So is the fact that 250 homes were sold in London's Docklands, that pit of the property recession, in the first months of this year. That is more than the whole of 1992, according to Martin Ebbs of the research group Ancer. David Goldin of Fox & Sons reports sales up 16 per cent on the same period last year in offices across the South, while a chorus drawn from an even wider area by the Incorporated Society of Valuers and Auctioneers says that inquiries from potential buyers almost doubled between January and March.
So: predictions are becoming rosier as things improve. Some green shoots are poking through; next year should produce a veritable jungle.
Yours,
S. Freud (Dr)
PS: On second thoughts you must be mad. Who but a madman would write to a dead person for advice on housing?

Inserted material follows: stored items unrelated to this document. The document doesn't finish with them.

### src/sv/nrle_pkg.sv
// ----------------------------------------------------------------------------
// nrle_pkg
// Types and constants of the nibble run-length sprite decoder.
// ----------------------------------------------------------------------------
package nrle_pkg;

    localparam int DEFAULT_MAX_WIDTH  = 512;
    localparam int DEFAULT_MAX_HEIGHT = 256;

    localparam int WIDTH_W    = 10;
    localparam int HEIGHT_W   = 9;
    localparam int KEY_W      = 4;
    localparam int COUNT_W    = 4;
    localparam int COLOR_W    = 8;
    localparam int INDEX_W    = 17;
    localparam int CURSOR_W   = 18;
    localparam int SIZE_W     = WIDTH_W + HEIGHT_W;

    localparam logic [COLOR_W-1:0] TRANSPARENT_COLOR = 8'hFF;

    localparam int QUEUE_DEPTH = 4;
    localparam int QUEUE_AW    = 2;

    localparam int CFG_INDEX_W = 3;
    localparam int CFG_DATA_W  = 10;

    localparam logic [CFG_INDEX_W-1:0] CFG_IMAGE_WIDTH     = 3'd0;
    localparam logic [CFG_INDEX_W-1:0] CFG_IMAGE_HEIGHT    = 3'd1;
    localparam logic [CFG_INDEX_W-1:0] CFG_TRANSPARENT_KEY = 3'd2;
    localparam logic [CFG_INDEX_W-1:0] CFG_MIRROR_ROWS     = 3'd3;

    typedef struct packed {
        logic [7:0] code_byte;
        logic       first_of_cel;
    } code_t;

    typedef struct packed {
        logic [INDEX_W-1:0] pixel_index;
        logic [COLOR_W-1:0] pixel_color;
        logic               run_end;
        logic               overrun_error;
    } pixel_t;

    // Classified code byte as it travels through the queue.
    typedef struct packed {
        logic               first;
        logic [COUNT_W-1:0] count;
        logic [COLOR_W-1:0] color;
    } cmd_t;

    // Effective configuration seen by the decode engine.
    typedef struct packed {
        logic [WIDTH_W-1:0]  width;
        logic [HEIGHT_W-1:0] height;
        logic [SIZE_W-1:0]   size;
        logic                mirror;
    } geom_t;

endpackage

### src/sv/nibble_rle_sprite_decoder_top.sv
// ----------------------------------------------------------------------------
// nibble_rle_sprite_decoder_top
// Run-length sprite cel decoder: code bytes in, indexed pixel writes out.
// ----------------------------------------------------------------------------
// A byte is written into the queue, popped into the engine's run state, and its first pixel
// is registered into the output register that drives pixel_valid. The decode engine takes
//   a decode step per byte, then a step per pixel; a 4-entry queue lets bytes arrive meanwhile.
// Overrun and dropped bytes take the decode step only.
// Reset clears all control state; the decoder then ignores bytes until one
//   marks first_of_cel. No clearing pass; sizes default to one pixel.
module nibble_rle_sprite_decoder_top
    import nrle_pkg::*;
#(
    parameter int MAX_WIDTH  = DEFAULT_MAX_WIDTH,
    parameter int MAX_HEIGHT = DEFAULT_MAX_HEIGHT
)
(
    input  logic                   clk,
    input  logic                   rst_n,
    input  logic                   cfg_valid,
    output logic                   cfg_ready,
    input  logic [CFG_INDEX_W-1:0] cfg_index,
    input  logic [CFG_DATA_W-1:0]  cfg_data,
    input  logic                   code_valid,
    output logic                   code_ready,
    input  code_t                  code,
    output logic                   pixel_valid,
    input  logic                   pixel_ready,
    output pixel_t                 pixel
);

    logic [KEY_W-1:0] key;
    geom_t            geom;
    cmd_t             front_cmd;
    cmd_t             head;
    logic             q_full;
    logic             q_avail;
    logic             q_pop;
    logic             q_push;

    assign code_ready = !q_full;
    assign q_push     = code_valid && code_ready;

    nrle_cfg #(
        .MAX_WIDTH  (MAX_WIDTH),
        .MAX_HEIGHT (MAX_HEIGHT)
    ) u_cfg (
        .clk       (clk),
        .rst_n     (rst_n),
        .cfg_valid (cfg_valid),
        .cfg_ready (cfg_ready),
        .cfg_index (cfg_index),
        .cfg_data  (cfg_data),
        .key       (key),
        .geom      (geom)
    );

    nrle_front u_front (
        .code (code),
        .key  (key),
        .cmd  (front_cmd)
    );

    nrle_queue u_queue (
        .clk      (clk),
        .rst_n    (rst_n),
        .push     (q_push),
        .push_cmd (front_cmd),
        .full     (q_full),
        .pop      (q_pop),
        .avail    (q_avail),
        .head     (head)
    );

    nrle_back u_back (
        .clk         (clk),
        .rst_n       (rst_n),
        .geom        (geom),
        .avail       (q_avail),
        .head        (head),
        .pop         (q_pop),
        .pixel_valid (pixel_valid),
        .pixel_ready (pixel_ready),
        .pixel       (pixel)
    );

endmodule

### src/sv/nrle_cfg.sv
// ----------------------------------------------------------------------------
// nrle_cfg
// Configuration registers, size saturation and cel area.
// ----------------------------------------------------------------------------
module nrle_cfg
    import nrle_pkg::*;
#(
    parameter int MAX_WIDTH  = DEFAULT_MAX_WIDTH,
    parameter int MAX_HEIGHT = DEFAULT_MAX_HEIGHT
)
(
    input  logic                   clk,
    input  logic                   rst_n,
    input  logic                   cfg_valid,
    output logic                   cfg_ready,
    input  logic [CFG_INDEX_W-1:0] cfg_index,
    input  logic [CFG_DATA_W-1:0]  cfg_data,
    output logic [KEY_W-1:0]       key,
    output geom_t                  geom
);

    localparam int WIDTH_CAP  = (MAX_WIDTH  > 1023) ? 1023 : MAX_WIDTH;
    localparam int HEIGHT_CAP = (MAX_HEIGHT > 511)  ? 511  : MAX_HEIGHT;

    logic [KEY_W-1:0]    key_reg;
    logic                mirror_reg;
    logic [WIDTH_W-1:0]  weff_reg;
    logic [HEIGHT_W-1:0] heff_reg;
    logic [SIZE_W-1:0]   size_reg;
    logic [WIDTH_W-1:0]  weff_next;
    logic [HEIGHT_W-1:0] heff_next;
    logic [SIZE_W-1:0]   size_next;
    logic [WIDTH_W-1:0]  wr_width;
    logic [HEIGHT_W-1:0] wr_height;

    assign cfg_ready = 1'b1;

    assign wr_width  = cfg_data[WIDTH_W-1:0];
    assign wr_height = cfg_data[HEIGHT_W-1:0];

    // Saturate sizes on the way in.
    always_comb
    begin
        if (wr_width == '0)
            weff_next = WIDTH_W'(1);
        else if (wr_width > WIDTH_CAP[WIDTH_W-1:0])
            weff_next = WIDTH_CAP[WIDTH_W-1:0];
        else
            weff_next = wr_width;

        if (wr_height == '0)
            heff_next = HEIGHT_W'(1);
        else if (wr_height > HEIGHT_CAP[HEIGHT_W-1:0])
            heff_next = HEIGHT_CAP[HEIGHT_W-1:0];
        else
            heff_next = wr_height;
    end

    // Area from the registered sizes keeps the multiplier alone in its path.
    assign size_next = SIZE_W'(weff_reg) * SIZE_W'(heff_reg);

    always_ff @(posedge clk or negedge rst_n)
    begin
        if (!rst_n)
        begin
            key_reg    <= '0;
            mirror_reg <= 1'b0;
            weff_reg   <= WIDTH_W'(1);
            heff_reg   <= HEIGHT_W'(1);
            size_reg   <= SIZE_W'(1);
        end
        else
        begin
            if (cfg_valid)
            begin
                unique case (cfg_index)
                    CFG_IMAGE_WIDTH:     weff_reg   <= weff_next;
                    CFG_IMAGE_HEIGHT:    heff_reg   <= heff_next;
                    CFG_TRANSPARENT_KEY: key_reg    <= cfg_data[KEY_W-1:0];
                    CFG_MIRROR_ROWS:     mirror_reg <= cfg_data[0];
                    default:             ;
                endcase
            end
            size_reg <= size_next;
        end
    end

    assign key         = key_reg;
    assign geom.width  = weff_reg;
    assign geom.height = heff_reg;
    assign geom.size   = size_reg;
    assign geom.mirror = mirror_reg;

endmodule

### src/sv/nrle_front.sv
// ----------------------------------------------------------------------------
// nrle_front
// Splits a code byte into run length and color and applies the color key.
// ----------------------------------------------------------------------------
module nrle_front
    import nrle_pkg::*;
(
    input  code_t            code,
    input  logic [KEY_W-1:0] key,
    output cmd_t             cmd
);

    logic [KEY_W-1:0] nibble;

    assign nibble    = code.code_byte[3:0];
    assign cmd.first = code.first_of_cel;
    assign cmd.count = code.code_byte[7:4];
    assign cmd.color = (nibble == key) ? TRANSPARENT_COLOR : COLOR_W'(nibble);

endmodule

### src/sv/nrle_queue.sv
// ----------------------------------------------------------------------------
// nrle_queue
// Short command queue between the front and the decode engine.
// ----------------------------------------------------------------------------
module nrle_queue
    import nrle_pkg::*;
(
    input  logic clk,
    input  logic rst_n,
    input  logic push,
    input  cmd_t push_cmd,
    output logic full,
    input  logic pop,
    output logic avail,
    output cmd_t head
);

    cmd_t                slot_reg [QUEUE_DEPTH];
    logic [QUEUE_AW-1:0] wr_ptr_reg;
    logic [QUEUE_AW-1:0] rd_ptr_reg;
    logic [QUEUE_AW:0]   fill_reg;

    assign full  = (fill_reg == (QUEUE_AW+1)'(QUEUE_DEPTH));
    assign avail = (fill_reg != '0);
    assign head  = slot_reg[rd_ptr_reg];

    always_ff @(posedge clk)
    begin
        if (push)
            slot_reg[wr_ptr_reg] <= push_cmd;
    end

    always_ff @(posedge clk or negedge rst_n)
    begin
        if (!rst_n)
        begin
            wr_ptr_reg <= '0;
            rd_ptr_reg <= '0;
            fill_reg   <= '0;
        end
        else
        begin
            if (push)
                wr_ptr_reg <= wr_ptr_reg + 1'b1;
            if (pop)
                rd_ptr_reg <= rd_ptr_reg + 1'b1;
            if (push && !pop)
                fill_reg <= fill_reg + 1'b1;
            else if (pop && !push)
                fill_reg <= fill_reg - 1'b1;
        end
    end

endmodule

### src/sv/nrle_back.sv
// ----------------------------------------------------------------------------
// nrle_back
// Decode engine: tracks the write cursor and expands runs one pixel a cycle while the pixel output is not stalled.
// ----------------------------------------------------------------------------
module nrle_back
    import nrle_pkg::*;
(
    input  logic   clk,
    input  logic   rst_n,
    input  geom_t  geom,
    input  logic   avail,
    input  cmd_t   head,
    output logic   pop,
    output logic   pixel_valid,
    input  logic   pixel_ready,
    output pixel_t pixel
);

    typedef enum logic {ST_IDLE, ST_RUN} state_t;

    state_t              state_reg,     state_next;
    logic [CURSOR_W-1:0] cursor_reg,    cursor_next;
    logic [INDEX_W-1:0]  row_start_reg, row_start_next;
    logic [CURSOR_W-1:0] row_end_reg,   row_end_next;
    logic [HEIGHT_W-1:0] rows_reg,      rows_next;
    logic                halted_reg,    halted_next;
    logic [COUNT_W-1:0]  cnt_reg,       cnt_next;
    logic [COLOR_W-1:0]  color_reg,     color_next;
    logic                out_valid_reg, out_valid_next;
    pixel_t              out_reg,       out_next;

    logic                emit_ok;
    logic [CURSOR_W-1:0] cur_e;
    logic [INDEX_W-1:0]  rs_e;
    logic [HEIGHT_W-1:0] rows_e;
    logic                halt_e;
    logic [CURSOR_W-1:0] rend_e;
    logic                past_end;
    logic                overrun;
    logic [CURSOR_W-1:0] cur_inc;
    logic [CURSOR_W-1:0] cur_dec;
    logic [CURSOR_W-1:0] next_row_end;
    logic                row_done;
    logic                last_row;
    logic                last_pix;

    assign emit_ok = !out_valid_reg || pixel_ready;
    assign pop     = (state_reg == ST_IDLE) && avail && emit_ok;

    // Restart values take effect before the byte itself is decoded.
    always_comb
    begin
        if (head.first)
        begin
            cur_e  = geom.mirror ? CURSOR_W'(geom.width) : '0;
            rs_e   = '0;
            rows_e = geom.height;
            halt_e = 1'b0;
        end
        else
        begin
            cur_e  = cursor_reg;
            rs_e   = row_start_reg;
            rows_e = rows_reg;
            halt_e = halted_reg;
        end
    end

    assign rend_e   = CURSOR_W'(rs_e) + CURSOR_W'(geom.width);
    assign past_end = SIZE_W'(cur_e) >= geom.size;
    assign overrun  = (SIZE_W'(cur_e) + SIZE_W'(head.count)) > geom.size;

    assign cur_inc      = cursor_reg + 1'b1;
    assign cur_dec      = cursor_reg - 1'b1;
    assign next_row_end = CURSOR_W'(row_end_reg[INDEX_W-1:0]) + CURSOR_W'(geom.width);
    assign row_done     = (cur_dec == CURSOR_W'(row_start_reg));
    assign last_row     = row_done && (rows_reg == HEIGHT_W'(1));
    assign last_pix     = (cnt_reg == COUNT_W'(1));

    always_comb
    begin
        state_next     = state_reg;
        cursor_next    = cursor_reg;
        row_start_next = row_start_reg;
        row_end_next   = row_end_reg;
        rows_next      = rows_reg;
        halted_next    = halted_reg;
        cnt_next       = cnt_reg;
        color_next     = color_reg;
        out_valid_next = out_valid_reg && !pixel_ready;
        out_next       = out_reg;

        if (pop)
        begin
            cursor_next    = cur_e;
            row_start_next = rs_e;
            rows_next      = rows_e;
            halted_next    = halt_e;
            cnt_next       = head.count;
            color_next     = head.color;

            priority if (halt_e)
            begin
                // drop the byte
            end
            else if (!geom.mirror)
            begin
                priority if (past_end)
                    halted_next = 1'b1;
                else if (overrun)
                begin
                    out_valid_next        = 1'b1;
                    out_next.pixel_index  = cur_e[INDEX_W-1:0];
                    out_next.pixel_color  = '0;
                    out_next.run_end      = 1'b1;
                    out_next.overrun_error = 1'b1;
                    halted_next           = 1'b1;
                end
                else if (head.count != '0)
                    state_next = ST_RUN;
                else
                begin
                    // zero run: nothing to emit
                end
            end
            else
            begin
                if (rows_e == '0)
                    halted_next = 1'b1;
                else
                begin
                    row_end_next = rend_e;
                    // Pull a cursor that left the row back to its right end.
                    if (cur_e <= CURSOR_W'(rs_e) || cur_e > rend_e)
                        cursor_next = rend_e;
                    if (head.count != '0)
                        state_next = ST_RUN;
                end
            end
        end
        else if (state_reg == ST_RUN && emit_ok)
        begin
            out_valid_next         = 1'b1;
            out_next.pixel_color   = color_reg;
            out_next.overrun_error = 1'b0;
            cnt_next               = cnt_reg - 1'b1;
            if (!geom.mirror)
            begin
                out_next.pixel_index = cursor_reg[INDEX_W-1:0];
                out_next.run_end     = last_pix;
                cursor_next          = cur_inc;
                if (last_pix)
                begin
                    state_next = ST_IDLE;
                    if (SIZE_W'(cur_inc) >= geom.size)
                        halted_next = 1'b1;
                end
            end
            else
            begin
                out_next.pixel_index = cur_dec[INDEX_W-1:0];
                out_next.run_end     = last_pix || last_row;
                cursor_next          = cur_dec;
                if (row_done)
                begin
                    rows_next      = rows_reg - 1'b1;
                    row_start_next = row_end_reg[INDEX_W-1:0];
                    row_end_next   = next_row_end;
                    cursor_next    = next_row_end;
                end
                if (last_row)
                    halted_next = 1'b1;
                if (last_pix || last_row)
                    state_next = ST_IDLE;
            end
        end
    end

    always_ff @(posedge clk or negedge rst_n)
    begin
        if (!rst_n)
        begin
            state_reg     <= ST_IDLE;
            cursor_reg    <= '0;
            row_start_reg <= '0;
            row_end_reg   <= '0;
            rows_reg      <= '0;
            halted_reg    <= 1'b1;
            cnt_reg       <= '0;
            color_reg     <= '0;
            out_valid_reg <= 1'b0;
            out_reg       <= '0;
        end
        else
        begin
            state_reg     <= state_next;
            cursor_reg    <= cursor_next;
            row_start_reg <= row_start_next;
            row_end_reg   <= row_end_next;
            rows_reg      <= rows_next;
            halted_reg    <= halted_next;
            cnt_reg       <= cnt_next;
            color_reg     <= color_next;
            out_valid_reg <= out_valid_next;
            out_reg       <= out_next;
        end
    end

    assign pixel_valid = out_valid_reg;
    assign pixel       = out_reg;

endmodule

### config.mk
export PLATFORM = sky130hd
export DESIGN_NAME = nibble_rle_sprite_decoder_top
export DESIGN_NICKNAME = d
export VERILOG_FILES = /design/src/sv/nrle_pkg.sv /design/src/sv/nibble_rle_sprite_decoder_top.sv /design/src/sv/nrle_cfg.sv /design/src/sv/nrle_front.sv /design/src/sv/nrle_queue.sv /design/src/sv/nrle_back.sv
export SDC_FILE = /design/constraint.sdc
export NUM_CORES = 1
export LEC_CHECK = 0
export ABC_AREA = 1
export BUFFER_PORTS_ARGS = -buffer_cell sky130_fd_sc_hd__buf_4
export CAP_MARGIN = 15
export CORE_UTILIZATION = 30
export DETAILED_ROUTE_END_ITERATION = 8
export GPL_TIMING_DRIVEN = 1
export PLACE_DENSITY = 0.5
export SLEW_MARGIN = 0
export SYNTH_ARGS = -nofsm -noshare
export SYNTH_HDL_FRONTEND = slang
export SYNTH_HIERARCHICAL = 1
export SYNTH_SLANG_ARGS = --single-unit
export TNS_END_PERCENT = 50
### constraint.sdc
create_clock -name clk -period 6.7 [get_ports clk]
set_input_delay 0.67 -clock clk [delete_from_list [all_inputs] [get_ports clk]]
set_output_delay 0.67 -clock clk [all_outputs]
set_load 0.01 [all_outputs]
==> results of run 1 <==
[per-layer routing]
metal | share of wire | global-route usage
met5 | 0 | 0
met4 | 0.033 | 0.0651
met3 | 0.057 | 0.0266
met2 | 0.45 | 0.334
met1 | 0.46 | 0.281
[area by class of cell]
cell class / count / share of cell area
Clock inverter: 11 / 0.00794
Timing Repair Buffer: 77 / 0.0283
Sequential cell: 205 / 0.259
Multi-Input combinational cell: 1888 / 0.535
Tap cell: 837 / 0.0504
Inverter: 470 / 0.0848
Clock buffer: 36 / 0.0345
[timing repair]
action	CTS	global route
endpoints found under the hold margin	31	0
hold buffers	1	0
endpoints found under the setup margin	0	2
gates resized for setup	0	1
[cell families after synthesis]
group / Yosys count
other: 1
DFF: 205
AOI/OAI and AO/OA: 309
buffers and inverters: 566
and+or+nand+nor: 1290
adders and majority gates: 216
xor gates and xnor gates: 71
muxes: 1
[where the power goes]
group / internal (mW) / switching [mW] / leakage [nW] / total (mW)
logic: 2.19 / 4.62 / 8.17 / 6.81
clock network: 0.868 / 0.602 / 0.428 / 1.47
registers: 1.74 / 0.517 / 2.40 / 2.26
[worst max-delay path by stage]
| stage | start | endpoint | slack, ns | depth (start not counted) |
|---|---|---|---|---|
| after global routing | u_queue/rd_ptr_reg[1] | u_back/pixel[10] | 0.15 | 26 |
| after CTS | u_queue/rd_ptr_reg[1] | u_back/pixel[1] | 0.12 | 26 |
| after global placement | u_queue/rd_ptr_reg[1] | u_back/pixel[1] | 0.24 | 26 |
| final | u_queue/rd_ptr_reg[1] | u_back/cursor_reg[3] | 0.68 | 26 |
| after detailed placement | u_queue/rd_ptr_reg[1] | u_back/pixel[1] | 0.16 | 26 |
| after floorplan | u_queue/rd_ptr_reg[0] | u_back/pixel[13] | 1.74 | 32 |
[per-stage QoR]
step                      instance area [um2]  worst slack [ns]  hold WS (ns)  power (mW)  utilization
after floorplan                         18800              1.74         0.374        6.81            -
after global placement                  19900             0.236         0.463        8.92        0.322
after detailed placement                19900             0.159         0.466        8.98        0.322
after CTS                               20800             0.122         0.267        10.5        0.336
after global routing                    20800             0.148         0.273        11.5        0.336
final                                   20800             0.680         0.294        10.5        0.336
[layout by cell type, fill, tap and decap left out, drive strengths merged, types with 16 or more instances in the layout]
| master | instances |
|---|---|
| a21oi | 74 |
| fa | 60 |
| nor3 | 26 |
| o211ai | 36 |
| nand2 | 835 |
| dfrtp | 149 |
| nand3 | 183 |
| nand3b | 19 |
| xnor2 | 16 |
| clkbuf | 36 |
| xor2 | 55 |
| o21ai | 151 |
| edfxtp | 52 |
| nor2 | 181 |
| inv | 466 |
| nand4 | 35 |
| ha | 156 |
| buf | 76 |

THERE ARE times when those of us who live in the Smoke would just like to up sticks and leave - preferably to a rural haven of peace, clean air and solitude. The big problem is tracking down the right place, as Brian Higgs discovered five years ago. 'I was already fairly remote in North Yorkshire and wanted to get back to Scotland, where I grew up,' he says. Mr Higgs drove several thousand miles to find a compromise in the delightfully named Slaggyford, near Carlisle. 'You could register with 10,000 agents and still not find the property you like,' adds Trevor Kent of the National Association of Estate Agents.
Mr Higgs's experiences sparked the idea for In The Sticks, a newspaper packed with barns, thatched cottages, crumbling mansions and old churches which has become the bible for wilderness fanciers. Many only found this source of information halfway through exhausting cross-country hunts, spotting a copy at some country agency.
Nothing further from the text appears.